## Brief
Among the entries below, one stretch runs from the line that contains "DR vias ... 18510 (-0.78%)" through the line that contains "Number of global-route vias before repair ... 18250". Repeat that stretch exactly, ends included, and only that.
──────── Records supplied
<file path="src/rtl/mips_result_capture.sv">
// ---------------------------------------------------------------------------
// mips_result_capture
//
// Watches the processor's 32-bit result bus. Every new value goes into a
// show-ahead FIFO, which a downstream reader drains over a valid/ready port.
// A value counts as new when it differs from the last enabled sample, or when
// it is the first enabled sample after reset. A new value that finds the FIFO
// full, with no pop on the same edge, is dropped. Dropped values set a sticky
// overflow flag and advance a saturating drop counter.
//
// Ports
//   clk          in   single clock, rising edge
//   reset        in   synchronous, active-high; clears all state
//   result       in   [31:0] processor result bus, sampled every edge
//   capture_en   in   gates pushes and change-detector updates
//   rd_valid     out  FIFO non-empty
//   rd_ready     in   reader accepts the head entry when rd_valid is high
//   rd_data      out  [31:0] head entry (show-ahead); 0 while empty
//   level        out  [log2(DEPTH):0] occupancy, 0..DEPTH
//   full         out  level == DEPTH
//   overflow     out  sticky, at least one value dropped since reset
//   drop_count   out  [CNT_W-1:0] dropped values, saturating
//   total_count  out  [31:0] accepted values, wraps
// ---------------------------------------------------------------------------
module mips_result_capture #(
    parameter int DEPTH = 16,
    parameter int CNT_W = 16
) (
    input  logic                     clk,
    input  logic                     reset,
    input  logic [31:0]              result,
    input  logic                     capture_en,
    output logic                     rd_valid,
    input  logic                     rd_ready,
    output logic [31:0]              rd_data,
    output logic [$clog2(DEPTH):0]   level,
    output logic                     full,
    output logic                     overflow,
    output logic [CNT_W-1:0]         drop_count,
    output logic [31:0]              total_count
);

    localparam int AW = $clog2(DEPTH);
    localparam int LW = AW + 1;
    localparam logic [LW-1:0] LEVEL_FULL = LW'(DEPTH);

    // Change detector
    logic [31:0]      last_q, last_d;
    logic             seen_q, seen_d;

    // FIFO bookkeeping
    logic [AW-1:0]    wr_ptr_q, wr_ptr_d;
    logic [AW-1:0]    rd_ptr_q, rd_ptr_d;
    logic [LW-1:0]    level_q, level_d;

    // Accounting
    logic             overflow_q, overflow_d;
    logic [CNT_W-1:0] drop_q, drop_d;
    logic [31:0]      total_q, total_d;

    logic [31:0]      mem [DEPTH];

    logic req, pop, push, drop;

    // Every handshake term comes from registered state and the current
    // inputs. rd_valid and full therefore never see rd_ready or result
    // combinationally.
    assign rd_valid = (level_q != '0);
    assign full     = (level_q == LEVEL_FULL);
    assign req      = capture_en && (!seen_q || (result != last_q));
    assign pop      = rd_valid && rd_ready;
    // A pop on the same edge frees a slot, so a full FIFO still accepts.
    assign push     = req && (!full || pop);
    assign drop     = req && full && !pop;

    // NOTE: every variable written here gets a default first. An assignment
    // missing on any path would infer a latch.
    always_comb begin
        last_d     = last_q;
        seen_d     = seen_q;
        wr_ptr_d   = wr_ptr_q;
        rd_ptr_d   = rd_ptr_q;
        level_d    = level_q;
        overflow_d = overflow_q;
        drop_d     = drop_q;
        total_d    = total_q;

        // The last value follows the bus even on a drop. A held value is
        // then not requested again on the next cycle.
        if (capture_en) begin
            last_d = result;
            seen_d = 1'b1;
        end

        if (push) begin
            wr_ptr_d = wr_ptr_q + AW'(1);
            total_d  = total_q + 32'd1;
        end
        if (pop) begin
            rd_ptr_d = rd_ptr_q + AW'(1);
        end

        if (push && !pop) begin
            level_d = level_q + LW'(1);
        end else if (pop && !push) begin
            level_d = level_q - LW'(1);
        end

        if (drop) begin
            overflow_d = 1'b1;
            if (!(&drop_q)) begin
                drop_d = drop_q + CNT_W'(1);
            end
        end
    end

    // NOTE: sequential state uses non-blocking assignments only. Every
    // register then samples its pre-edge value, whatever the statement order.
    always_ff @(posedge clk) begin
        if (reset) begin
            last_q     <= '0;
            seen_q     <= 1'b0;
            wr_ptr_q   <= '0;
            rd_ptr_q   <= '0;
            level_q    <= '0;
            overflow_q <= 1'b0;
            drop_q     <= '0;
            total_q    <= '0;
        end else begin
            last_q     <= last_d;
            seen_q     <= seen_d;
            wr_ptr_q   <= wr_ptr_d;
            rd_ptr_q   <= rd_ptr_d;
            level_q    <= level_d;
            overflow_q <= overflow_d;
            drop_q     <= drop_d;
            total_q    <= total_d;
        end
    end

    // NOTE: the storage array has no reset. A write during reset is harmless
    // because the pointers and level restart at 0. The read port masks the
    // stale entries while the FIFO is empty.
    always_ff @(posedge clk) begin
        if (push) begin
            mem[wr_ptr_q] <= result;
        end
    end

    assign rd_data     = rd_valid ? mem[rd_ptr_q] : 32'd0;
    assign level       = level_q;
    assign overflow    = overflow_q;
    assign drop_count  = drop_q;
    assign total_count = total_q;

endmodule
</file>
<file path="config.mk">
export PLATFORM = sky130hd
export DESIGN_NAME = mips_result_capture
export DESIGN_NICKNAME = d
export VERILOG_FILES = /design/src/rtl/mips_result_capture.sv
export SDC_FILE = /design/constraint.sdc
export NUM_CORES = 1
export LEC_CHECK = 0
export ABC_AREA = 1
export ABC_CLOCK_PERIOD_IN_PS = 5950
export BUFFER_PORTS_ARGS = -buffer_cell sky130_fd_sc_hd__buf_2
export CAP_MARGIN = 20
export CELL_PAD_IN_SITES_DETAIL_PLACEMENT = 0
export CELL_PAD_IN_SITES_GLOBAL_PLACEMENT = 2
export CORE_UTILIZATION = 45
export CTS_CLUSTER_SIZE = 10
export DETAILED_ROUTE_END_ITERATION = 16
export GPL_TIMING_DRIVEN = 0
export PLACE_DENSITY = 0.95
export SYNTH_ARGS = -nofsm -noshare
export SYNTH_HDL_FRONTEND = slang
export SYNTH_SLANG_ARGS = --single-unit
</file>
<file path="constraint.sdc">
create_clock -name clk -period 5.95 [get_ports clk]
set_clock_uncertainty 0.1 [all_clocks]
set_input_delay 1.785 -clock clk [delete_from_list [all_inputs] [get_ports clk]]
set_output_delay 1.785 -clock clk [all_outputs]
set_load 0.05 [all_outputs]
</file>
==> results of run 1 <==
[path summary, 6_finish.rpt]
kind                 start          end  slack (ns)
setup reg to reg  level[0]     level[4]        2.66
hold reg to reg   overflow     overflow        0.35
hold / removal    overflow     overflow        0.35
setup / recovery  register  rd_data[25]        0.26
[worst reg2reg max path, cell delays in order, from the launching register on]
cell and delay [ns]:
sky130_fd_sc_hd__dfxtp_1 0.36, sky130_fd_sc_hd__nor2_1 0.13, sky130_fd_sc_hd__nand3_1 0.18, sky130_fd_sc_hd__nor2_2 0.56, sky130_fd_sc_hd__inv_1 0.18, sky130_fd_sc_hd__nand2_1 0.17, sky130_fd_sc_hd__ha_1 0.21, sky130_fd_sc_hd__inv_1 0.11
sky130_fd_sc_hd__fa_1 0.42, sky130_fd_sc_hd__a21o_1 0.18, sky130_fd_sc_hd__a21oi_1 0.17, sky130_fd_sc_hd__nor2_1 0.06, sky130_fd_sc_hd__nor2_1 0.08, sky130_fd_sc_hd__nand2_1 0.07, sky130_fd_sc_hd__o21ai_0 0.14, sky130_fd_sc_hd__a21oi_1 0.05
[cells by family after synthesis]
family,count (synthesis)
and+or+nand+nor,754
DFF,611
AOI/OAI and AO/OA,565
buffers and inverters,243
xor gates and xnor gates,51
adders and majority gates,12
[cell type report]
type,instances,area (um2)
plain buffers,136,641.9
clock buffers,94,1969
clock inverters,8,48.80
fillers,4737,25970
inverters,107,404.1
multi-input cells,1382,7123
flip-flops and latches,611,17360
well taps,748,935.9
repair buffers,138,960.9
[per-stage QoR]
step	worst slack [ns]	total power [mW]
after CTS	0.3729	11.87
after global placement	-0.9077	7.900
final	0.2649	11.87
after floorplan	1.432	6.899
after global routing	0.3086	12.29
after detailed placement	0.8884	7.983
[per-layer routing]
metal,vias to the layer above,track usage (%),routed length [um],share of wire (%)
li1,8442,-,-,-
met1,9026,34.75,29950,39
met5,-,0,27,0.035
met3,189,5.509,7477,9.8
met2,989,44.07,36000,47
met4,4,10.66,2909,3.8
[power by group through the flow]
stage	sequential [mW]	combinational, mW	clock, mW
2_1_floorplan	4.94	1.96	0
3_3_place_gp	4.91	2.99	0
3_5_place_dp	4.90	3.08	0
4_1_cts	4.82	3.10	3.96
5_1_grt	4.83	3.34	4.13
6_report	4.82	3.13	3.92
[sequential cells by signal (all words and copies together) (netlist names), named ones only]
| name | flops |
|---|---|
| overflow | 1 |
| total_count | 32 |
| mem | 512 |
| level | 5 |
| drop_count | 16 |
| wr_ptr_q | 4 |
| last_q | 32 |
| rd_ptr_q | 4 |
| seen_q | 1 |
[placed cells by master, fill, tap and decap left out, drive strengths merged]
| master | count |
|---|---|
| a211oi | 1 |
| a21o | 1 |
| a21oi | 116 |
| a31o | 1 |
| buf | 192 |
| clkbuf | 176 |
| clkinv | 7 |
| dfxtp | 99 |
| edfxtp | 512 |
| fa | 1 |
| ha | 11 |
| inv | 108 |
| nand2 | 241 |
| nand3 | 68 |
| nand3b | 2 |
| nand4 | 21 |
| nor2 | 390 |
| nor2b | 1 |
| nor3 | 25 |
| nor4 | 6 |
| o21ai | 318 |
| o221ai | 96 |
| o22ai | 32 |
| xnor2 | 17 |
| xor2 | 34 |
==> impl_summary.txt, run 1 <==
----------------------------------------------------
[Status]
  Result of the run ... completed

[Drt]
  Number of nets with antenna violations after routing ... 0
  Number of optimization iterations in the first detailed-route pass ... 8
  DR vias ... 18650
  Total Routed Length ... 76.37 mm
  Initial drt markers ... 2085
  DRC Markers ... 0
  Average via count per standard cell ... 5.785
  Drt wl/cell ... 23.69 um

[Yosys]
  Library cell occupying the most area in the post-synthesis netlist ... sky130_fd_sc_hd__edfxtp_1
  Synth area leaders ... sky130_fd_sc_hd__edfxtp_1 61%, sky130_fd_sc_hd__dfxtp_1 7.8%, sky130_fd_sc_hd__o21ai_0 5.9%
  Post-synthesis xor/xnor area fraction ... 1.758%
  Post-synthesis compound-gate area fraction ... 12.87%
  Post-Synthesis Mean Instance Area ... 11.36 um2
  Synth Register Bits ... 611
  Ranking of synthesized cells by instance count ... 512 x sky130_fd_sc_hd__edfxtp_1, 387 x sky130_fd_sc_hd__nor2_1, 299 x sky130_fd_sc_hd__o21ai_0
  Post-synthesis instance total ... 2236
  Fraction of the mapped netlist area in simple logic gates ... 12.31%
  Largest family of logic cells by synthesized area ... compound AO/OA/AOI/OAI gates
  Syn nets ... 2284
  Yosys synthesis warning count ... 0
  Post-synth EDFFs ... 512
  Share of cell area taken by muxes after synthesis ... 0%
  Sequential area share after synthesis ... 68.32%
  Post-synthesis instance area ... 0.02541 mm2
  Primary flip-flop cell chosen by synthesis mapping ... sky130_fd_sc_hd__edfxtp_1
  Most frequently used cell type in the post-synthesis netlist ... sky130_fd_sc_hd__edfxtp_1
  Async set-reset flop share out of synthesis ... 0%
  Count of unique library cells instantiated by Yosys ... 40
  Adder and majority gate portion of the synthesized area ... 0.6205%
  Post-synth top area share ... 60.52%

[Clock tree]
  Worst-Skew Late Latency ... 0.60 ns
  H-tree levels ... 3
  Cts hold-fix bufs ... 0
  Number of setup buffers added after CTS ... 0
  Root Buffer ... sky130_fd_sc_hd__clkbuf_16
  Number of buffers created by CTS ... 72
  TritonCTS clock tree ... built
  Clk slew on worst S/H paths ... 0.06 ns
  Maximum clock insertion buffer count ... 3
  # resized after CTS ... 0
  CTS sink count ... 611

[STA]
  Maximum achievable frequency ... 175.9 MHz
  Least-Margin Pin Slew ... 1.042 ns
  Setup total negative slack ... 0 ns
  Portion of the clock cycle consumed by the worst path in the final layout ... 95.55%
  Post-route worst hold slack ... 0.3500 ns
  Finish-stage setup viols ... 0
  Max Slew Vio Count ... 0
  Time the final worst path needs with I/O delays and setup ... 5.685 ns
  RSZ-0062 raised after global routing ... false
  Hold Violations, Final ... 0
  Worst relative slew slack ... 30.50%

[Power and ir drop]
  Power Dens Cells ... 403.1 mW/mm2
  Static leakage ... 10.04 nW
  Total internal power ... 7.779 mW
  Seq pwr share ... 40.6%
  Switching power share of the total ... 34.46%
  Net switching power ... 4.090 mW
  Peak supply drop ... 0.2405 mV
  Share of total power in the clock network ... 33.0%
  Combinational share of power ... 26.4%

[Die]
  Initial Utilization ... 45.85%
  Area of the placeable core ... 0.05542 mm2
  Top Ports ... 124
  Row Count ... 86
  Total Die Area ... 0.05741 mm2
  Die Span Y ... 239.6 um
  Horiz. Die Dim ... 239.6 um

[Cells and area]
  Layout Utilization ... 53.13%
  Syn-to-layout area delta ... 15.88%
  Final Net Count ... 2496
  Fin area ... 0.02944 mm2
  Number of diodes added for antenna fixing ... 0
  Post-Layout Cell Count ... 3224
  Share of cells above drive strength 1 ... 12.76%

[Critical path]
  Crit path top cell by count ... sky130_fd_sc_hd__clkbuf_1
  Worst setup SP type ... register
  Crit path largest cell delay ... 0.76 ns
  Max stage delay cell, worst path ... sky130_fd_sc_hd__buf_1
  Crit path required time ... 4.07 ns
  Number of cells on the critical path ... 7
  Setup Crit Path Kind ... reg2out
  CP Data Arrival Time ... 3.80 ns
  Cells along the critical path ... clkbuf_1, inv_1, clkbuf_1, buf_1, nand3_1, a21oi_1, buf_2
  Gate family responsible for the most delay along the worst path ... buffers and inverters
  Maximum fanout along the worst path ... 10
  Depth of the worst register-to-register path ... 15
  Buffer and inverter count on the worst path ... 5
  Crit. End Element ... output port

[Place]
  Number of cells after detailed placement ... 3122
  Number of buffers added on ports ... 122
  Placed standard-cell area ... 0.02742 mm2
  RD Place Congestion ... 0.8643
  Sum of net half-perimeters after detailed placement ... 50.42 mm

[Hold path]
  Path category of the worst min-delay check ... reg2reg
  Number of instances on the worst hold path ... 2

[Global route]
  Global-route wire length before repair ... 113.1 mm
  Overflow after GRT ... 0
  Number of global-route vias before repair ... 18260
  Antenna violations before repair ... 3
  Total Routing Usage GR ... 26.83%
  Maximum number of pins on one net before global-route repair ... 23

[Flow run]
  # Max-Cap Violations ... 0

----------------------------------------------------
(Power assumes the default switching activity.)
==> run 2: changes to the inputs <==
--- a/config.mk
+++ b/config.mk
@@ -6,16 +6,17 @@
 export NUM_CORES = 1
 export LEC_CHECK = 0
 export ABC_AREA = 1
-export ABC_CLOCK_PERIOD_IN_PS = 5950
+export ABC_CLOCK_PERIOD_IN_PS = 4800
 export BUFFER_PORTS_ARGS = -buffer_cell sky130_fd_sc_hd__buf_2
 export CAP_MARGIN = 20
 export CELL_PAD_IN_SITES_DETAIL_PLACEMENT = 0
 export CELL_PAD_IN_SITES_GLOBAL_PLACEMENT = 2
-export CORE_UTILIZATION = 45
+export CORE_UTILIZATION = 38
 export CTS_CLUSTER_SIZE = 10
 export DETAILED_ROUTE_END_ITERATION = 16
 export GPL_TIMING_DRIVEN = 0
-export PLACE_DENSITY = 0.95
+export PLACE_DENSITY = 0.86
+export SETUP_SLACK_MARGIN = 0.3
 export SYNTH_ARGS = -nofsm -noshare
 export SYNTH_HDL_FRONTEND = slang
 export SYNTH_SLANG_ARGS = --single-unit
==> constraint.sdc (replaced) <==
create_clock -name clk -period 4.8 [get_ports clk]
set_clock_uncertainty 0.1 [all_clocks]
set_input_delay 1.44 -clock clk [delete_from_list [all_inputs] [get_ports clk]]
set_output_delay 1.44 -clock clk [all_outputs]
set_load 0.05 [all_outputs]
==> run 2 against run 1 <==
  * Largest power group unchanged
  * Critical path type unchanged
  * Non-clock buffer count unchanged
  * First-iteration DRC count fell by 2.5%
  * Power grew 26%
  * Sequential power grew 24%
  * Register-to-register slack worse by 1.1 ns
  * Die area increased by 18%
  * Largest cell class unchanged
  * Sequential cell count unchanged
  * Highest routed layer unchanged
  * The flow now finishes with violations (design-rule violations)
  * Sequential share of layout area shrank 0.78 points
  * Count of clock-buffer cells in the layout grew 3
==> impl_summary.txt, run 2 (same netlist as run 1, synthesis figures left out) <==
----------------------------------------------------
[STA]
  Maximum achievable frequency ... 222.4 MHz
  Max Slew Vio Count ... 0 (unchanged)
  Worst relative slew slack ... 36.14% (+5.6 points)
  Portion of the clock cycle consumed by the worst path in the final layout ... 93.70%
  Least-Margin Pin Slew ... 0.9579 ns (-0.08458 ns)
  Setup total negative slack ... 0 ns (unchanged)
  RSZ-0062 raised after global routing ... true
  Finish-stage setup viols ... 0 (unchanged)
  Final WS setup ... 0.3026 ns (+0.03772 ns)
  Hold Violations, Final ... 0 (unchanged)
  Time the final worst path needs with I/O delays and setup ... 4.497 ns

[Critical path]
  Startpoint of the worst register-to-register path ... level[1]
  Max stage delay cell, worst path ... sky130_fd_sc_hd__buf_2
  Worst setup SP type ... register
  Depth of the worst register-to-register path ... 17 (+2)
  Maximum fanout along the worst path ... 10 (unchanged)
  Worst r2r dst ... level[4]
  Crit. End Element ... output port
  Crit path largest cell delay ... 0.45 ns (-0.31 ns)
  Minimum setup slack among reg-to-reg paths ... 1.54 ns (-1.12 ns)
  Setup Crit Path Kind ... reg2out
  Buffer and inverter count on the worst path ... 5 (unchanged)
  Cells along the critical path ... clkbuf_2, inv_1, clkbuf_2, buf_2, nand3_1, a21oi_1, buf_2
  Gate family responsible for the most delay along the worst path ... buffers and inverters
  CP Data Arrival Time ... 2.96 ns (-0.84 ns)
  Crit path required time ... 3.26 ns (-0.81 ns)

[Die]
  Total Die Area ... 0.06789 mm2 (+18%)
  Horiz. Die Dim ... 260.6 um (+8.7%)
  Area of the placeable core ... 0.06598 mm2 (+19%)
  Initial Utilization ... 38.50% (-7.3 points)
  Top Ports ... 124 (unchanged)
  Die Span Y ... 260.6 um (+8.7%)
  Row Count ... 94 (+9.3%)

[Hold path]
  Terminating pin of the worst hold path ... overflow
  Path category of the worst min-delay check ... reg2reg
  Hold Crit Start ... overflow
  Number of instances on the worst hold path ... 2 (unchanged)

[Cells and area]
  Most frequent standard cell in the layout excluding fill and tap cells ... sky130_fd_sc_hd__edfxtp_1
  Number of diodes added for antenna fixing ... 0 (unchanged)
  Top library cells by usage in the layout, fill and taps aside ... 512 x sky130_fd_sc_hd__edfxtp_1, 371 x sky130_fd_sc_hd__nor2_1, 297 x sky130_fd_sc_hd__o21ai_0
  Share of cells above drive strength 1 ... 15.09% (+2.3 points)
  Syn-to-layout area delta ... 17.46%
  Final Net Count ... 2497 (+0.040%)
  Flip-flop count of the largest register, all copies and words added ... 512 (unchanged)
  Most flops, register ... mem
  Fin area ... 0.02984 mm2 (+1.4%)

[Clock tree]
  Root Buffer ... sky130_fd_sc_hd__clkbuf_16
  Worst-Skew Late Latency ... 0.62 ns (+0.02 ns)
  H-tree levels ... 3 (unchanged)
  Clk slew on worst S/H paths ... 0.06 ns (about the same)
  Number of buffers created by CTS ... 73 (+1.4%)
  Maximum clock insertion buffer count ... 3 (unchanged)
  TritonCTS clock tree ... built
  Number of setup buffers added after CTS ... 0 (unchanged)
  CTS sink count ... 611 (unchanged)

[Drt]
  Average via count per standard cell ... 5.535 (-4.3%)
  Number of nets with antenna violations after routing ... 0 (unchanged)
  Number of optimization iterations in the first detailed-route pass ... 12 (+4)
  DR vias ... 18510 (-0.78%)
  Initial drt markers ... 2032 (-2.5%)
  DRC Markers ... 4 (+4)
  Total Routed Length ... 78.30 mm (+2.5%)
  Drt wl/cell ... 23.42 um (-1.1%)

[Status]
  Violated checks ... design-rule violations
  Result of the run ... complete, but fails checks

[Global route]
  Total Routing Usage GR ... 23.12% (-3.7 points)
  Overflow after GRT ... 0 (unchanged)
  Global-route wire length before repair ... 115.4 mm (+2.0%)
  Antenna violations before repair ... 3 (unchanged)
  Maximum number of pins on one net before global-route repair ... 26 (+13%)
  Number of global-route vias before repair ... 18250 (-0.066%)

[Power and ir drop]
  Static leakage ... 10.24 nW (+2.0%)
  Peak supply drop ... 0.2917 mV (+21%)
  Power Dens Cells ... 502.4 mW/mm2 (+25%)

[Place]
  Sum of net half-perimeters after detailed placement ... 53.00 mm (+5.1%)
  Worst setup timing slack at the placement stage ... -0.001353 ns (-0.8898 ns)
  RD Place Congestion ... 0.8833 (+2.2%)
  Placed standard-cell area ... 0.02761 mm2 (+0.67%)
  Number of buffers added on ports ... 122 (unchanged)

[Flow run]
  # Max-Cap Violations ... 0 (unchanged)

----------------------------------------------------
[run 2: cell types whose count changed in the layout (fill, tap and decap cells not counted), sizes merged]
cell    delta
buf        -7
inv        +5
bufinv     +1
clkbuf    +10
clkinv     -6
[run 2: area by class of cell]
cell class                 instances  area [um2]
fill                            6102       36140
clock inverter                     8       120.1
multi-input combinational       1382        7166
clock buffer                      97        1947
tap                              864        1081
buffer                           136       740.7
timing repair buffer             138        1023
inverter                         107       404.1
sequential                       611       17360
[run 2: per-stage QoR]
step / cells / util (%) / hold slack, ns / power [mW]
after floorplan: 2236 / - / 0.3362 / 8.552
after global placement: 3222 / 41.07 / 0.3451 / 9.854
after detailed placement: 3238 / 41.84 / 0.3476 / 9.944
after CTS: 3343 / 45.15 / 0.3617 / 15.00
after global routing: 3343 / 45.23 / 0.3863 / 15.53
final: 3343 / 45.23 / 0.3595 / 14.99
────────────────
## Response to the exercise
  DR vias ... 18510 (-0.78%)
  Initial drt markers ... 2032 (-2.5%)
  DRC Markers ... 4 (+4)
  Total Routed Length ... 78.30 mm (+2.5%)
  Drt wl/cell ... 23.42 um (-1.1%)

[Status]
  Violated checks ... design-rule violations
  Result of the run ... complete, but fails checks

[Global route]
  Total Routing Usage GR ... 23.12% (-3.7 points)
  Overflow after GRT ... 0 (unchanged)
  Global-route wire length before repair ... 115.4 mm (+2.0%)
  Antenna violations before repair ... 3 (unchanged)
  Maximum number of pins on one net before global-route repair ... 26 (+13%)
  Number of global-route vias before repair ... 18250 (-0.066%)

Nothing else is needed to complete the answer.